» **EXTRACTED INFORMATION**

## src/agc_rx_cfg.svh

```systemverilog
`ifndef AGC_RX_CFG_SVH
`define AGC_RX_CFG_SVH

// Register offsets (byte addresses on the serial configuration port)
`define OFS_AGC_CONFIG_0 8'h33
`define OFS_AGC_CONFIG_1 8'h34
`define OFS_AGC_THRESHOLDS 8'h35
`define OFS_DIGITAL_RECEIVER_CONFIG 8'h36
`define OFS_RSSI_PEAK_START_DELAY 8'h37

// Reset values
`define RST_AGC_CONFIG_0 8'h2b
`define RST_AGC_CONFIG_1 8'h03
`define RST_AGC_THRESHOLDS 8'h08
`define RST_DIGITAL_RECEIVER_CONFIG 8'h40
`define RST_RSSI_PEAK_START_DELAY 8'h00

// Writable bit masks; everything else reads zero
`define MASK_AGC_CONFIG_0 8'h7f
`define MASK_AGC_CONFIG_1 8'h03
`define MASK_FULL 8'hff

// Field positions
`define POS_RSSI_GAIN_CORR 4
`define POS_HYSTERESIS 2
`define POS_GAIN_SELECT 0
`define POS_UPPER_STEP 4
`define POS_LOWER_STEP 0
`define POS_RX_REINIT 7
`define POS_FRAMER_REINIT 6
`define POS_LINE_CODE 4
`define POS_CHIP_INVERT 3
`define POS_EXT_INVERT 2
`define POS_AAF_BYPASS 1
`define POS_AAF_CORNER 0

// Thresholds and gain correction in units of 0.1 dB
`define UPPER_BASE_TENTH_DB 10'h100
`define STEP_TENTH_DB 10'h010
`define GAIN_CORR_BASE_TENTH_DB 8'h91
`define GAIN_CORR_STEP_TENTH_DB 8'h05

// Fixed peak detector latencies after the programmed delay, in bit periods
`define PEAK_LATENCY_T1 4'h2
`define PEAK_LATENCY_T2 4'h1

`endif

```

## src/agc_rx_pkg.sv

```systemverilog
package agc_rx_pkg;

  typedef enum logic [1:0] {
    GAIN_ZERO_DB = 2'h0,
    GAIN_MINUS_15_DB = 2'h1,
    GAIN_MINUS_30_DB = 2'h2,
    GAIN_AUTOMATIC = 2'h3
  } gain_mode_type;

  typedef enum logic [1:0] {
    CODE_MANCHESTER = 2'h0,
    CODE_DIFF_MANCHESTER = 2'h1,
    CODE_BIPHASE_SPACE = 2'h2,
    CODE_BIPHASE_MARK = 2'h3
  } line_code_type;

  typedef struct packed {
    logic [2:0] rssiGainCorrection;
    logic [1:0] gainThresholdHysteresis;
    gain_mode_type gainControlSelect;
    logic [1:0] gainThresholdOffset;
    logic [3:0] upperAttackStep;
    logic [3:0] lowerAttackStep;
  } agc_cfg_type;

  typedef struct packed {
    logic rxReinitOnEnd;
    logic framerReinitOnCycle;
    line_code_type lineCode;
    logic chipDataInvert;
    logic externalDataInvert;
    logic antialiasBypass;
    logic antialiasCornerSelect;
  } rx_cfg_type;

  typedef struct packed {
    // Upper sum reaches 113.5 dB, one bit more than the lower threshold and hysteresis
    logic [10:0] upperThreshold;
    logic [9:0] lowerThreshold;
    logic [9:0] hysteresis;
    logic [7:0] rssiGainCorrection;
    logic [5:0] fixedGainAtten;
    logic automaticGain;
  } agc_derived_type;

endpackage

```

## src/peak_capture_timer.sv

```systemverilog
`timescale 1ns/1ps
`include "agc_rx_cfg.svh"

module peak_capture_timer (
  // Clock and reset
  input wire logic clk,
  input wire logic nrst,
  // Receiver timing
  input wire logic frameSync,
  input wire logic bitStrobe,
  input wire logic rxReinit,
  input wire logic [7:0] peakCaptureDelay,
  // Capture window
  output logic captureEnable
);

  logic [8:0] count_q;
  logic armed_q;
  logic [8:0] target;

  // Programmed bit delay plus the fixed filter and computation latencies
  assign target = {1'b0, peakCaptureDelay} + {5'h00, `PEAK_LATENCY_T1} + {5'h00, `PEAK_LATENCY_T2};

  always_ff @(posedge clk) begin
    if (!nrst) begin
      armed_q <= 1'b0;
      count_q <= 9'h000;
    end else if (rxReinit) begin
      armed_q <= 1'b0;
      count_q <= 9'h000;
    end else if (frameSync) begin
      armed_q <= 1'b1;
      count_q <= 9'h000;
    end else if (armed_q && bitStrobe && count_q != target) begin
      count_q <= count_q + 9'h001;
    end
  end

  always_ff @(posedge clk) begin
    if (!nrst) begin
      captureEnable <= 1'b0;
    end else begin
      captureEnable <= armed_q && !frameSync && !rxReinit && count_q == target;
    end
  end

endmodule

```

## src/agc_rx_config.sv

```systemverilog
// Functional notes
// - Gain correction 14.5 to 18.0 dB, reset 2
// - Hysteresis 12.8/17.1/21.3/25.6 dB, reset 2
// - Threshold offset 25.5 to 63.9 dB, reset 3
// - Upper threshold: offset plus 25.6 plus 1.6*step
// - Lower threshold: offset plus 1.6*step, reset 8
// - Reinit receiver at end or sync loss
// - Reinit framer at polling cycle start
// - Line code selects decoder, reset Manchester
// - Invert chip data for output and decoder
// - Invert external data and matched-filter data
// - Anti-alias bypass and 40/80 kHz corner
// - Peak capture delayed 0 to 255 bits
// - Add fixed latencies to capture start
`timescale 1ns/1ps
`include "agc_rx_cfg.svh"

module agc_rx_config (
  // Clock and reset
  input wire logic clk,
  input wire logic nrst,
  // Configuration port
  input wire logic cfgWrite,
  input wire logic cfgRead,
  input wire logic [7:0] cfgAddr,
  input wire logic [7:0] cfgWdata,
  output logic [7:0] cfgRdata,
  output logic cfgHit,
  // Receiver events
  input wire logic endOfMessage,
  input wire logic symbolSyncLost,
  input wire logic cycleStart,
  input wire logic runModeSelfPolling,
  input wire logic frameSync,
  input wire logic bitStrobe,
  // Baseband data
  input wire logic chipDataRaw,
  input wire logic dataRaw,
  input wire logic matchedFilterDataRaw,
  output logic chipDataOut,
  output logic decoderData,
  output logic dataOut,
  output logic matchedFilterDataOut,
  // Configuration to the datapath
  output agc_rx_pkg::agc_cfg_type agcCfg,
  output agc_rx_pkg::rx_cfg_type rxCfg,
  output agc_rx_pkg::agc_derived_type agcDerived,
  output logic rxReinit,
  output logic framerReinit,
  output logic wakeUpDataInSearch,
  output logic peakCaptureEnable
);

  logic [7:0] agcConfig0_q;
  logic [7:0] agcConfig1_q;
  logic [7:0] agcThresholds_q;
  logic [7:0] rxConfig_q;
  logic [7:0] peakDelay_q;
  logic [9:0] offsetTenths;
  logic [7:0] readData_d;
  logic readHit_d;

  // Writes land only in defined bits, so unused bits stay zero
  always_ff @(posedge clk) begin
    if (!nrst) begin
      agcConfig0_q <= `RST_AGC_CONFIG_0;
    end else if (cfgWrite && cfgAddr == `OFS_AGC_CONFIG_0) begin
      agcConfig0_q <= cfgWdata & `MASK_AGC_CONFIG_0;
    end
  end

  always_ff @(posedge clk) begin
    if (!nrst) begin
      agcConfig1_q <= `RST_AGC_CONFIG_1;
    end else if (cfgWrite && cfgAddr == `OFS_AGC_CONFIG_1) begin
      agcConfig1_q <= cfgWdata & `MASK_AGC_CONFIG_1;
    end
  end

  always_ff @(posedge clk) begin
    if (!nrst) begin
      agcThresholds_q <= `RST_AGC_THRESHOLDS;
    end else if (cfgWrite && cfgAddr == `OFS_AGC_THRESHOLDS) begin
      agcThresholds_q <= cfgWdata & `MASK_FULL;
    end
  end

  always_ff @(posedge clk) begin
    if (!nrst) begin
      rxConfig_q <= `RST_DIGITAL_RECEIVER_CONFIG;
    end else if (cfgWrite && cfgAddr == `OFS_DIGITAL_RECEIVER_CONFIG) begin
      rxConfig_q <= cfgWdata & `MASK_FULL;
    end
  end

  always_ff @(posedge clk) begin
    if (!nrst) begin
      peakDelay_q <= `RST_RSSI_PEAK_START_DELAY;
    end else if (cfgWrite && cfgAddr == `OFS_RSSI_PEAK_START_DELAY) begin
      peakDelay_q <= cfgWdata & `MASK_FULL;
    end
  end

  // Read mux; unmapped addresses answer zero with no hit
  always_comb begin
    readData_d = 8'h00;
    readHit_d = 1'b1;
    case (cfgAddr)
      `OFS_AGC_CONFIG_0: readData_d = agcConfig0_q & `MASK_AGC_CONFIG_0;
      `OFS_AGC_CONFIG_1: readData_d = agcConfig1_q & `MASK_AGC_CONFIG_1;
      `OFS_AGC_THRESHOLDS: readData_d = agcThresholds_q;
      `OFS_DIGITAL_RECEIVER_CONFIG: readData_d = rxConfig_q;
      `OFS_RSSI_PEAK_START_DELAY: readData_d = peakDelay_q;
      default: readHit_d = 1'b0;
    endcase
  end

  always_ff @(posedge clk) begin
    if (!nrst) begin
      cfgRdata <= 8'h00;
      cfgHit <= 1'b0;
    end else if (cfgRead) begin
      cfgRdata <= readData_d;
      cfgHit <= readHit_d;
    end else begin
      cfgHit <= 1'b0;
    end
  end

  // Field unpacking
  always_comb begin
    agcCfg.rssiGainCorrection = agcConfig0_q[`POS_RSSI_GAIN_CORR +: 3];
    agcCfg.gainThresholdHysteresis = agcConfig0_q[`POS_HYSTERESIS +: 2];
    agcCfg.gainControlSelect = agc_rx_pkg::gain_mode_type'(agcConfig0_q[`POS_GAIN_SELECT +: 2]);
    agcCfg.gainThresholdOffset = agcConfig1_q[1:0];
    agcCfg.upperAttackStep = agcThresholds_q[`POS_UPPER_STEP +: 4];
    agcCfg.lowerAttackStep = agcThresholds_q[`POS_LOWER_STEP +: 4];
  end

  always_comb begin
    rxCfg.rxReinitOnEnd = rxConfig_q[`POS_RX_REINIT];
    rxCfg.framerReinitOnCycle = rxConfig_q[`POS_FRAMER_REINIT];
    rxCfg.lineCode = agc_rx_pkg::line_code_type'(rxConfig_q[`POS_LINE_CODE +: 2]);
    rxCfg.chipDataInvert = rxConfig_q[`POS_CHIP_INVERT];
    rxCfg.externalDataInvert = rxConfig_q[`POS_EXT_INVERT];
    rxCfg.antialiasBypass = rxConfig_q[`POS_AAF_BYPASS];
    rxCfg.antialiasCornerSelect = rxConfig_q[`POS_AAF_CORNER];
  end

  // Threshold offset table in tenths of a dB
  always_comb begin
    case (agcCfg.gainThresholdOffset)
      2'h0: offsetTenths = 10'h0ff;
      2'h1: offsetTenths = 10'h17f;
      2'h2: offsetTenths = 10'h1ff;
      2'h3: offsetTenths = 10'h27f;
      default: offsetTenths = 10'h0ff;
    endcase
  end

  // Derived values kept in flip-flops; tenths of a dB avoid fractional math
  always_ff @(posedge clk) begin
    if (!nrst) begin
      agcDerived <= '0;
    end else begin
      agcDerived.upperThreshold <= 11'(offsetTenths) + 11'(`UPPER_BASE_TENTH_DB)
        + 11'(agcCfg.upperAttackStep * `STEP_TENTH_DB);
      agcDerived.lowerThreshold <= offsetTenths + 10'(agcCfg.lowerAttackStep * `STEP_TENTH_DB);
      agcDerived.rssiGainCorrection <= `GAIN_CORR_BASE_TENTH_DB
        + 8'(agcCfg.rssiGainCorrection * `GAIN_CORR_STEP_TENTH_DB);
      case (agcCfg.gainThresholdHysteresis)
        2'h0: agcDerived.hysteresis <= 10'h080;
        2'h1: agcDerived.hysteresis <= 10'h0ab;
        2'h2: agcDerived.hysteresis <= 10'h0d5;
        default: agcDerived.hysteresis <= 10'h100;
      endcase
      case (agcCfg.gainControlSelect)
        agc_rx_pkg::GAIN_ZERO_DB: begin
          agcDerived.fixedGainAtten <= 6'h00;
          agcDerived.automaticGain <= 1'b0;
        end
        agc_rx_pkg::GAIN_MINUS_15_DB: begin
          agcDerived.fixedGainAtten <= 6'h0f;
          agcDerived.automaticGain <= 1'b0;
        end
        agc_rx_pkg::GAIN_MINUS_30_DB: begin
          agcDerived.fixedGainAtten <= 6'h1e;
          agcDerived.automaticGain <= 1'b0;
        end
        default: begin
          agcDerived.fixedGainAtten <= 6'h00;
          agcDerived.automaticGain <= 1'b1;
        end
      endcase
    end
  end

  // Reinit strobes are registered; each follows its gated triggering event one cycle later, for as long as it lasts
  always_ff @(posedge clk) begin
    if (!nrst) begin
      rxReinit <= 1'b0;
      framerReinit <= 1'b0;
    end else begin
      rxReinit <= rxCfg.rxReinitOnEnd && (endOfMessage || symbolSyncLost);
      framerReinit <= rxCfg.framerReinitOnCycle && runModeSelfPolling && cycleStart;
    end
  end

  assign wakeUpDataInSearch = !rxCfg.framerReinitOnCycle;

  // Registered data paths; one cycle of latency on all four
  always_ff @(posedge clk) begin
    if (!nrst) begin
      chipDataOut <= 1'b0;
      decoderData <= 1'b0;
      dataOut <= 1'b0;
      matchedFilterDataOut <= 1'b0;
    end else begin
      chipDataOut <= chipDataRaw ^ rxCfg.chipDataInvert;
      decoderData <= chipDataRaw ^ rxCfg.chipDataInvert;
      dataOut <= dataRaw ^ rxCfg.externalDataInvert;
      matchedFilterDataOut <= matchedFilterDataRaw ^ rxCfg.externalDataInvert;
    end
  end

  peak_capture_timer peakTimer (
    .clk(clk),
    .nrst(nrst),
    .frameSync(frameSync),
    .bitStrobe(bitStrobe),
    .rxReinit(rxReinit),
    .peakCaptureDelay(peakDelay_q),
    .captureEnable(peakCaptureEnable)
  );

endmodule

```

» **DIRECTIONS**
Please go line by line through the records above, copying each one that holds the string "upperAttackStep".

» **ANSWER**
    logic [3:0] upperAttackStep;
    agcCfg.upperAttackStep = agcThresholds_q[`POS_UPPER_STEP +: 4];
        + 11'(agcCfg.upperAttackStep * `STEP_TENTH_DB);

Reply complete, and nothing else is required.